Little girl up in the corner!  

rm_MamCsDawne 46F
290 posts
12/14/2005 5:10 am

Last Read:
3/5/2006 9:27 pm

Little girl up in the corner!

Not so sure of my age then.. but I remember my body wasnt yet
what it is now.. not developed i mean.. this story is sad..
but oh so true to me..
I was gettin ready to take a bath, so I undressed and threw
my clothes in the floor, like i had done a millon times before.
Then I turned on the water to just the right temperature.
Wasnt long till I had a nice full tub of water..
I climbed in over the edge of that big ole claw foot tub..
and the water was devine. I sunk in it up to my chest and laid
back against the sloping back of it. Wasnt long till i realized
I had forgot to get my washcloth. So like most young girls,
I started hollering "MOMMMM"... "MOOOOMMMMMM"
but mom never answered. Soon the bathroom door come open
and there was my stepfather asking me what i wanted. So,
I told him I had forgotten my wash cloth. He walked over to
the closet and got out one and then walked over beside the
tub. However it was kinda strange what happened next. I
definately wasnt expecting anything of the sort.
He leaned over and put the washcloth into the water and slid
it down my back. Oh! I thought as he was washing my back. He
rinsed it and then gave me the washcloth.
He didnt stand back up which i thought was weird.. he continued
to rub my back.. gettin lower and lower.. till his huge hands
slid under my lil ass. From this point on I was that lil girl
that floated above..I didnt feel nothing nor did i see anything
that i didnt wanna see.
When i seen his shadowy figure leave the bathroom I quickly
got out of the tub and forgot to dry off and put on my clothes..
I know I had just taken a bath.. but i felt as dirty as ever.

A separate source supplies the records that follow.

$ cat config.mk
export PLATFORM = sky130hd
export DESIGN_NAME = systolic_feeder
export DESIGN_NICKNAME = d
export VERILOG_FILES = /design/src/rtl/matmul_pkg.sv /design/src/rtl/skew_delay_line.sv /design/src/rtl/systolic_feeder.sv
export SDC_FILE = /design/constraint.sdc
export NUM_CORES = 1
export LEC_CHECK = 0
export BUFFER_PORTS_ARGS = -buffer_cell sky130_fd_sc_hd__buf_2
export CORE_ASPECT_RATIO = 0.6
export CORE_MARGIN = 2
export CORE_UTILIZATION = 45
export CTS_CLUSTER_SIZE = 24
export DETAILED_ROUTE_END_ITERATION = 16
export PLACE_DENSITY = 0.74
export SLEW_MARGIN = 10
export SYNTH_ARGS = -nofsm -noshare
export SYNTH_HDL_FRONTEND = slang
export SYNTH_SLANG_ARGS = --single-unit
$ cat constraint.sdc
create_clock -name clk -period 7.3 [get_ports clk]
set_input_delay 1.46 -clock clk [delete_from_list [all_inputs] [get_ports clk]]
set_output_delay 1.46 -clock clk [all_outputs]
set_load 0.02 [all_outputs]
$ cat src/rtl/matmul_pkg.sv
// Shared types and constants for the output-stationary systolic matmul array.
// Holds the default array geometry, the feeder FSM state type, the
// sign-magnitude element layout and the flush-length helper.
package matmul_pkg;

    localparam int N_DEF  = 4;
    localparam int DW_DEF = 8;

    typedef enum logic [1:0] {
        IDLE   = 2'd0,
        STREAM = 2'd1,
        FLUSH  = 2'd2,
        DONE   = 2'd3
    } feeder_state_t;

    // Sign-magnitude element: bit DW-1 is the sign, the rest is the magnitude.
    // 0x80 (negative zero) is a legal encoding and means magnitude 0.
    typedef struct packed {
        logic              sign;
        logic [DW_DEF-2:0] mag;
    } sm_elem_t;

    // Zero-beats needed after the last real beat: N-1 to drain the skew,
    // N-1 to cross the array columns, and 1 for the final accumulate.
    function automatic int FLUSH_LEN(input int n);
        return 2 * (n - 1) + 1;
    endfunction

endpackage

$ cat src/rtl/skew_delay_line.sv
// One lane of the input skew: a DEPTH-stage shift register that moves only
// on adv. Lane i is built with DEPTH = i+1, so an element entering at advance
// step s reaches the output after advance step s+i.
module skew_delay_line #(
    parameter int DEPTH = 1,
    parameter int DW    = 8
) (
    input  logic          clk,
    input  logic          rst,
    input  logic          adv,
    input  logic [DW-1:0] din,
    output logic [DW-1:0] dout
);

    logic [DW-1:0] stages [DEPTH];

    // Shift the whole line by one stage on every advance; hold otherwise.
    always_ff @(posedge clk or posedge rst) begin
        if (rst) begin
            for (int j = 0; j < DEPTH; j++) begin
                stages[j] <= '0;
            end
        end else if (adv) begin
            stages[0] <= din;
            for (int j = 1; j < DEPTH; j++) begin
                stages[j] <= stages[j-1];
            end
        end
    end

    assign dout = stages[DEPTH-1];

endmodule
===== src/rtl/exec_pkg.sv =====
`default_nettype none
// ============================================================================
// Module  : exec_pkg
// Brief   : Opcodes, instruction field positions and state encoding for
//           exec_ctrl.
// Rev     : 1.0
// ============================================================================
package exec_pkg;

    localparam logic [1:0] OP_NOP  = 2'b00;
    localparam logic [1:0] OP_LOAD = 2'b01;
    localparam logic [1:0] OP_ALU  = 2'b10;
    localparam logic [1:0] OP_READ = 2'b11;

    localparam int OP_MSB   = 15;
    localparam int OP_LSB   = 14;
    localparam int FSEL_MSB = 13;
    localparam int FSEL_LSB = 11;
    localparam int ADDR_MSB = 10;
    localparam int ADDR_LSB = 8;
    localparam int IMM_MSB  = 7;
    localparam int IMM_LSB  = 0;

    typedef enum logic [1:0] {
        S_IDLE  = 2'd0,
        S_ISSUE = 2'd1,
        S_GAP   = 2'd2,
        S_RESP  = 2'd3
    } state_t;

endpackage
`default_nettype wire


===== src/rtl/exec_ctrl.sv =====
`default_nettype none
// ============================================================================
// Module  : exec_ctrl
// Brief   : Expands 16-bit instructions into the one-cycle strobe plus
//           one-cycle gap pattern of exec_unit; READ data returns on a
//           valid/ready response channel.
// Rev     : 1.0
// ============================================================================
module exec_ctrl
    import exec_pkg::*;
(
    input  logic        clk,
    input  logic        rst_n,
    input  logic        in_valid,
    output logic        in_ready,
    input  logic [15:0] instr,
    output logic        rsp_valid,
    input  logic        rsp_ready,
    output logic [7:0]  rsp_data,
    output logic [7:0]  retired,
    output logic        ld,
    output logic        write,
    output logic        en_alu,
    output logic        en_mem,
    output logic [2:0]  addr,
    output logic [7:0]  indata,
    output logic [2:0]  f_select,
    input  logic [7:0]  outdata
);

    state_t     r_state;
    logic [1:0] r_op;
    logic [1:0] w_op;

    assign w_op = instr[OP_MSB:OP_LSB];

    // Strobes are set on the accept edge so they are high exactly for ISSUE.
    always_ff @(posedge clk or negedge rst_n) begin
        if (!rst_n) begin
            r_state   <= S_IDLE;
            r_op      <= OP_NOP;
            in_ready  <= 1'b1;
            rsp_valid <= 1'b0;
            rsp_data  <= 8'h00;
            retired   <= 8'h00;
            ld        <= 1'b0;
            write     <= 1'b0;
            en_alu    <= 1'b0;
            en_mem    <= 1'b0;
            addr      <= 3'd0;
            indata    <= 8'h00;
            f_select  <= 3'd0;
        end else begin
            case (r_state)
                S_IDLE: begin
                    if (in_valid && in_ready) begin
                        r_op     <= w_op;
                        addr     <= instr[ADDR_MSB:ADDR_LSB];
                        f_select <= instr[FSEL_MSB:FSEL_LSB];
                        indata   <= instr[IMM_MSB:IMM_LSB];
                        in_ready <= 1'b0;
                        ld       <= (w_op == OP_LOAD);
                        write    <= (w_op == OP_LOAD);
                        en_mem   <= (w_op == OP_LOAD) || (w_op == OP_READ);
                        en_alu   <= (w_op == OP_ALU);
                        r_state  <= S_ISSUE;
                    end
                end
                S_ISSUE: begin
                    ld     <= 1'b0;
                    write  <= 1'b0;
                    en_alu <= 1'b0;
                    en_mem <= 1'b0;
                    if (r_op == OP_NOP) begin
                        retired  <= retired + 8'd1;
                        in_ready <= 1'b1;
                        r_state  <= S_IDLE;
                    end else begin
                        if (r_op == OP_READ) begin
                            rsp_data <= outdata;
                        end
                        r_state <= S_GAP;
                    end
                end
                S_GAP: begin
                    if (r_op == OP_READ) begin
                        rsp_valid <= 1'b1;
                        r_state   <= S_RESP;
                    end else begin
                        retired  <= retired + 8'd1;
                        in_ready <= 1'b1;
                        r_state  <= S_IDLE;
                    end
                end
                S_RESP: begin
                    if (rsp_ready) begin
                        rsp_valid <= 1'b0;
                        retired   <= retired + 8'd1;
                        in_ready  <= 1'b1;
                        r_state   <= S_IDLE;
                    end
                end
                default: begin
                    r_state <= S_IDLE;
                end
            endcase
        end
    end

endmodule
`default_nettype wire
==> config.mk <==
export PLATFORM = sky130hd
export DESIGN_NAME = mem_writeback
export DESIGN_NICKNAME = d
export VERILOG_FILES = /design/src/rtl/mem_pkg.sv /design/src/rtl/mem_writeback_load_align.sv /design/src/rtl/mem_writeback.sv
export SDC_FILE = /design/constraint.sdc
export NUM_CORES = 1
export LEC_CHECK = 0
export ABC_AREA = 1
export BUFFER_PORTS_ARGS = -buffer_cell sky130_fd_sc_hd__buf_2
export CAP_MARGIN = 20
export CELL_PAD_IN_SITES_DETAIL_PLACEMENT = 2
export CELL_PAD_IN_SITES_GLOBAL_PLACEMENT = 2
export CORE_MARGIN = 4
export CORE_UTILIZATION = 27
export CTS_BUF_LIST = sky130_fd_sc_hd__clkbuf_8
export CTS_CLUSTER_SIZE = 28
export DETAILED_ROUTE_END_ITERATION = 7
export PLACE_DENSITY_LB_ADDON = 0.1
export SKIP_LAST_GASP = 1
export SLEW_MARGIN = 0
export SYNTH_ARGS = -nofsm -noshare
export SYNTH_HDL_FRONTEND = slang
export SYNTH_SLANG_ARGS = --single-unit
==> constraint.sdc <==
create_clock -name clk -period 3.9 [get_ports clk]
set_clock_uncertainty 0.1 [all_clocks]
set_input_delay 0.39 -clock clk [delete_from_list [all_inputs] [get_ports clk]]
set_output_delay 0.39 -clock clk [all_outputs]
set_load 0.01 [all_outputs]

What did that man do to me? Why over 25 yrs later do i still
feel the impact of what he did so long ago. And why can I not
remember the details of things like this. Or even simple
lil details like what i ate for lunch. I guess there are keys
that will eventually unlock those memories. But when that
happens will i really want them unlocked???


MamChelle 48F  
1443 posts
12/14/2005 1:14 pm

Oh sister. *hugs* No. Some things are better left in the past and why not try to just move on...things are sometimes better off left forgotten. I wish many times over that i had the ability to forget., that being said, I choose to cling to the good and happier times I do remember so that the others don't hurt qiute so much. As survivors of sexual abuse we all bear different scars, even you and I. I have always wished that i could have better protected you..I'd have given him my very soul had that been enough to make it stop with me. I want you to cling to the present and to your family, the boys and not try to find what should stay burried with him.